> **What is required**: Once the line holding "Sw frac: 21.8%" is found in the listing below, write it out and each later line exactly, up to and including the one holding "Setup_tns: 0 ps".

══ Input

<file path="src/rtl/hc595_serializer.sv">
// Shifts one parallel word MSB-first into a 74HC595 chain, then pulses RCLK to latch it.
// Optional power-up clear of the chain outputs is enabled with `define HC595_CLEAR_EN.
module hc595_serializer #(
    parameter int unsigned WIDTH   = 16,
    parameter int unsigned CLK_DIV = 1200
) (
    input  logic             clk,
    input  logic             _rst,
    input  logic [WIDTH-1:0] in_data,
    input  logic             in_valid,
    output logic             in_ready,
    output logic             busy,
    output logic             sclk,
    output logic             rclk,
    output logic             serial_data,
    output logic             _srclr
);

    // CLK_DIV=1 still needs a one-bit counter so the tick compare is well formed
    localparam int unsigned CNT_W = (CLK_DIV > 1) ? $clog2(CLK_DIV) : 1;
    localparam int unsigned BIT_W = $clog2(WIDTH);
    localparam logic [CNT_W-1:0] TICK_MAX = CNT_W'(CLK_DIV - 1);
    localparam logic [BIT_W-1:0] BIT_MAX  = BIT_W'(WIDTH - 1);

    typedef enum logic [2:0] {
        S_IDLE   = 3'd0,
        S_SHIFT  = 3'd1,
        S_LATCH  = 3'd2
`ifdef HC595_CLEAR_EN
        ,
        S_PRECLR = 3'd3,
        S_CLEAR  = 3'd4
`endif
    } state_t;

`ifdef HC595_CLEAR_EN
    localparam state_t RST_STATE = S_PRECLR;
    localparam logic   RST_READY = 1'b0;
`else
    localparam state_t RST_STATE = S_IDLE;
    localparam logic   RST_READY = 1'b1;
`endif

    state_t           state;
    logic [CNT_W-1:0] tick_cnt;
    logic [BIT_W-1:0] bit_cnt;
    logic [WIDTH-2:0] shreg;
    logic             tick_c;

    assign tick_c = (tick_cnt == TICK_MAX);

`ifndef HC595_CLEAR_EN
    assign _srclr = 1'b1;
`endif

    // Shift sequencer: serial_data changes on the SCLK fall, so it is stable a full tick around each rise
    always_ff @(posedge clk or negedge _rst) begin
        if (!_rst) begin
            state       <= RST_STATE;
            tick_cnt    <= '0;
            bit_cnt     <= '0;
            shreg       <= '0;
            in_ready    <= RST_READY;
            busy        <= 1'b0;
            sclk        <= 1'b0;
            rclk        <= 1'b0;
            serial_data <= 1'b0;
`ifdef HC595_CLEAR_EN
            _srclr      <= 1'b1;
`endif
        end else begin
            tick_cnt <= tick_c ? '0 : tick_cnt + CNT_W'(1);
            case (state)
                S_IDLE: begin
                    tick_cnt <= '0;
                    if (in_valid && in_ready) begin
                        shreg       <= in_data[WIDTH-2:0];
                        serial_data <= in_data[WIDTH-1];
                        bit_cnt     <= BIT_MAX;
                        in_ready    <= 1'b0;
                        busy        <= 1'b1;
                        state       <= S_SHIFT;
                    end
                end
                S_SHIFT: begin
                    if (tick_c) begin
                        if (!sclk) begin
                            sclk <= 1'b1;
                        end else begin
                            sclk    <= 1'b0;
                            shreg   <= shreg << 1;
                            bit_cnt <= bit_cnt - BIT_W'(1);
                            if (bit_cnt == '0) begin
                                serial_data <= 1'b0;
                                rclk        <= 1'b1;
                                state       <= S_LATCH;
                            end else begin
                                serial_data <= shreg[WIDTH-2];
                            end
                        end
                    end
                end
                S_LATCH: begin
                    if (tick_c) begin
                        rclk     <= 1'b0;
                        busy     <= 1'b0;
                        in_ready <= 1'b1;
                        state    <= S_IDLE;
                    end
                end
`ifdef HC595_CLEAR_EN
                S_PRECLR: begin
                    tick_cnt <= '0;
                    _srclr   <= 1'b0;
                    busy     <= 1'b1;
                    state    <= S_CLEAR;
                end
                // Release SRCLR and latch the now-empty shift register; LATCH finishes the pulse
                S_CLEAR: begin
                    if (tick_c) begin
                        _srclr <= 1'b1;
                        rclk   <= 1'b1;
                        state  <= S_LATCH;
                    end
                end
`endif
                default: begin
                    tick_cnt <= '0;
                    state    <= S_IDLE;
                end
            endcase
        end
    end

endmodule

</file>
<file path="config.mk">
export PLATFORM = sky130hd
export DESIGN_NAME = hc595_serializer
export DESIGN_NICKNAME = d
export VERILOG_FILES = /design/src/rtl/hc595_serializer.sv
export SDC_FILE = /design/constraint.sdc
export NUM_CORES = 1
export LEC_CHECK = 0
export ABC_AREA = 1
export BUFFER_PORTS_ARGS = -buffer_cell sky130_fd_sc_hd__buf_2
export CORE_MARGIN = 8
export CORE_UTILIZATION = 57
export CTS_CLUSTER_DIAMETER = 150
export CTS_CLUSTER_SIZE = 40
export DETAILED_ROUTE_END_ITERATION = 12
export PLACE_DENSITY_LB_ADDON = 0.3
export SKIP_CTS_REPAIR_TIMING = 1
export SLEW_MARGIN = 20
export SYNTH_ARGS = -nofsm -noshare
export SYNTH_HDL_FRONTEND = slang
export SYNTH_SLANG_ARGS = --single-unit
</file>
<file path="constraint.sdc">
create_clock -name clk -period 1.9 [get_ports clk]
set_clock_uncertainty 0.15 [all_clocks]
set_input_delay 0.38 -clock clk [delete_from_list [all_inputs] [get_ports clk]]
set_output_delay 0.38 -clock clk [all_outputs]
set_load 0.01 [all_outputs]
</file>
==> key figures <==
Clocking
  • Clock latency on the worst-skew pair: 340 ps
  • Htree depth: 2
  • Root Driver: clkbuf_4
  • CTS tree: built
  • Num CTS Buffers: 5
  • Clk buf depth: 2
  • Worst-path clk slew: 100 ps
  • Clock sink total: 37

Floorplan
  • Placement Rows: 22
  • Core area: 0.00358 sq mm
  • Die W: 76.5 um
  • Die Span Y: 76.5 um
  • I/O pin cnt: 25
  • Total die area: 0.00585 sq mm
  • Starting density of the core: 58.3%

Synth
  • Register area share after synthesis: 44.5%
  • Main combinational cell family by area after synthesis: simple AND/OR/NAND/NOR gates
  • Post-Synth XOR/XNOR Area: 2.10%
  • Post-synthesis instance area: 0.00208 sq mm
  • Cells after synthesis: 281
  • Post-synthesis register bit count: 37
  • Yosys warnings: 0
  • Yosys top cell area share: 43.2%
  • Top cell type by total area after synthesis: dfrtp_1
  • Post-Syn Nets: 305
  • Compound-gate portion of the synthesized area: 1.56%
  • Dominant cells by area after synthesis: dfrtp_1 (43%), nand2_1 (22%), nand3_1 (7.9%), nor2_1 (4.7%), buf_6 (3.2%)
  • Post-synthesis adder-cell area fraction: 3.00%
  • Post-synthesis mux area share: 0%
  • Simple-Gate Fraction of Synth Area: 40.0%
  • Syn avg cell area: 7.42 sq um
  • Distinct cells, synth: 28

Power
  • Clk pwr share: 33.4%
  • VDD IR max: 0.000358 V
  • Internal power: 986 uW
  • Sw Pwr: 275 uW
  • Power density over cell area: 550 mW/mm^2
  • Share of power burned in registers: 62.4%
  • Lkg Pwr: 1.20 nW
  • Sw frac: 21.8%
  • Gate power share: 4.2%

STA
  • Final Max Slew Viols: 0
  • Final hold vios: 0
  • PnR worst setup slack: 111 ps
  • Final hold slack: 116 ps
  • Fraction of the cycle the final worst path needs: 94.1%
  • Tmin final: 1790 ps
  • Fmax achieved: 559 MHz
  • Setup_tns: 0 ps
  • Finish-stage setup viols: 0

Cells and area
  • Antenna diodes: 0
  • Fillers: 338
  • Layout cells sized above 1: 16.0%
  • Area delta synth->final: 9.96%
  • Fin nets: 331

Placed design
  • Final HPWL DP: 3050 um
  • Place WS: 62.7 ps
  • RePlAce Congestion: 0.865
  • Number of port buffers: 23

Critical path
  • Crit. End Element: flip-flop
  • Required time of the critical path: 2030 ps
  • Crit path arrival time: 1920 ps
  • Crit Path Max Fanout: 20
  • Setup CP Type: reg -> reg
  • Crit path launch type: flip-flop

Detailed routing
  • Drt pass-1 iters: 4
  • Via count: 1782
  • WL/cell: 12.0 um
  • Iter 0 DRT Violations: 99
  • Via density per instance: 5.02
  • ANT nets after route: 0
  • Post-detailed-route DRC marker count: 0
  • Total Wirelength: 4260 um

Global route
  • Initial antenna violation count: 0
  • Total GRT Usage: 15.4%
  • Largest net degree at the start of global routing: 23
  • First-pass GRT wire length: 7500 um
  • Grt ovf: 0
  • Vias in the first global route: 1716

Worst hold path
  • Worst min path class: in -> reg

Flow run
  • Maxcap violations: 0

Status
  • Status: completed
-- flip-flops by register name, indices dropped and copies added, names as in the netlist --
register,cells
rclk,1
tick_cnt,11
shreg,15
in_ready,1
sclk,1
bit_cnt,4
state,2
busy,1
serial_data,1
-- per-layer routing --
layer	vias up	GRT usage (%)	part of all wire [%]
li1	923	-	-
met1	817	17.8	45
met2	34	26.0	48
met3	8	4.72	4.4
met4	0	5.96	1.8
met5	-	0	0
-- area by class of cell --
class                      instances  area [sq um]  share of cell area [%]
clock buffer                       7          55.1                    2.40
inverter                          19          71.3                    3.11
multi-input combinational        214           985                    43.0
sequential                        37           927                    40.4
tap                               48          60.1                    2.62
timing repair buffer              30           194                    8.46
-- through the flow --
step                std cells  power [mW]  instance area [sq um]  util (%)
floorplan                 281       0.818                   2080         -
global placement          347       0.855                   2210      61.7
detailed placement        347       0.856                   2210      61.7
CTS                       354        1.27                   2260      63.3
global route              355        1.31                   2290      64.1
finish                    355        1.26                   2290      64.1
-- placed cells by master (no fill, tap or decap), drive strengths merged --
cell type      n
dfrtp         36
ha             5
a21oi          3
nor3           2
or2            1
nor3b          2
dlygate4sd3    1
buf           29
o21a           1
nand3b         1
clkbuf         7
xor2           3
nand4          1
nand2        126
nand3         35
nor2          29
inv           19
dfstp          1
xnor2          2
o21ai          2
conb           1
-- worst paths after layout --
path	endpoint	startpoint	slack, ps	cells past startpoint
setup / recovery	shreg[3]$_DFFE_PN0P_	state[1]$_DFFE_PN0P_	110	10
hold / removal	shreg[0]$_DFFE_PN0P_	in_data[0]	120	3
setup reg to reg	shreg[3]$_DFFE_PN0P_	state[1]$_DFFE_PN0P_	110	10
hold reg to reg	busy$_DFFE_PN0P_	busy$_DFFE_PN0P_	320	2
max in group asynchronous	shreg[5]$_DFFE_PN0P_	_rst	810	3
min in group asynchronous	tick_cnt[6]$_DFF_PN0_	_rst	340	2
-- worst max-delay path, cell delays in order, from the launching register on --
cell and delay [ps]:
dfrtp_1 400, inv_1 80, ha_1 250, inv_2 90
nor2_2 40, inv_2 60, nand2_2 50, nor2_2 190
buf_6 220, nand3_1 100, nand2_1 90
-- synthesized netlist by cell type (all sizes together) --
| cell type | count |
|---|---|
| a21oi | 3 |
| buf | 10 |
| clkbuf | 1 |
| conb | 1 |
| dfrtp | 36 |
| dfstp | 1 |
| ha | 5 |
| inv | 19 |
| nand2 | 126 |
| nand3 | 35 |
| nand3b | 1 |
| nand4 | 1 |
| nor2 | 29 |
| nor3 | 2 |
| nor3b | 2 |
| o21a | 1 |
| o21ai | 2 |
| or2 | 1 |
| xnor2 | 2 |
| xor2 | 3 |
-- power groups by stage --
stage / clock network [mW] / logic (mW) / registers, mW
finish: 0.421 / 0.0535 / 0.787
detailed placement: 0 / 0.0534 / 0.802
CTS: 0.430 / 0.0538 / 0.787
global placement: 0 / 0.0527 / 0.802
floorplan: 0 / 0.0151 / 0.803
global route: 0.460 / 0.0619 / 0.787
-- logic make-up after synthesis --
group / Yosys count
xor+xnor: 5
fa+ha+maj: 5
buf+inv: 30
simple gates: 197
flops: 37
other cells: 1
compound gates: 6
No activity file was read; power rests on OpenSTA's default activity.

════

> **Result below**:
  • Sw frac: 21.8%
  • Gate power share: 4.2%

STA
  • Final Max Slew Viols: 0
  • Final hold vios: 0
  • PnR worst setup slack: 111 ps
  • Final hold slack: 116 ps
  • Fraction of the cycle the final worst path needs: 94.1%
  • Tmin final: 1790 ps
  • Fmax achieved: 559 MHz
  • Setup_tns: 0 ps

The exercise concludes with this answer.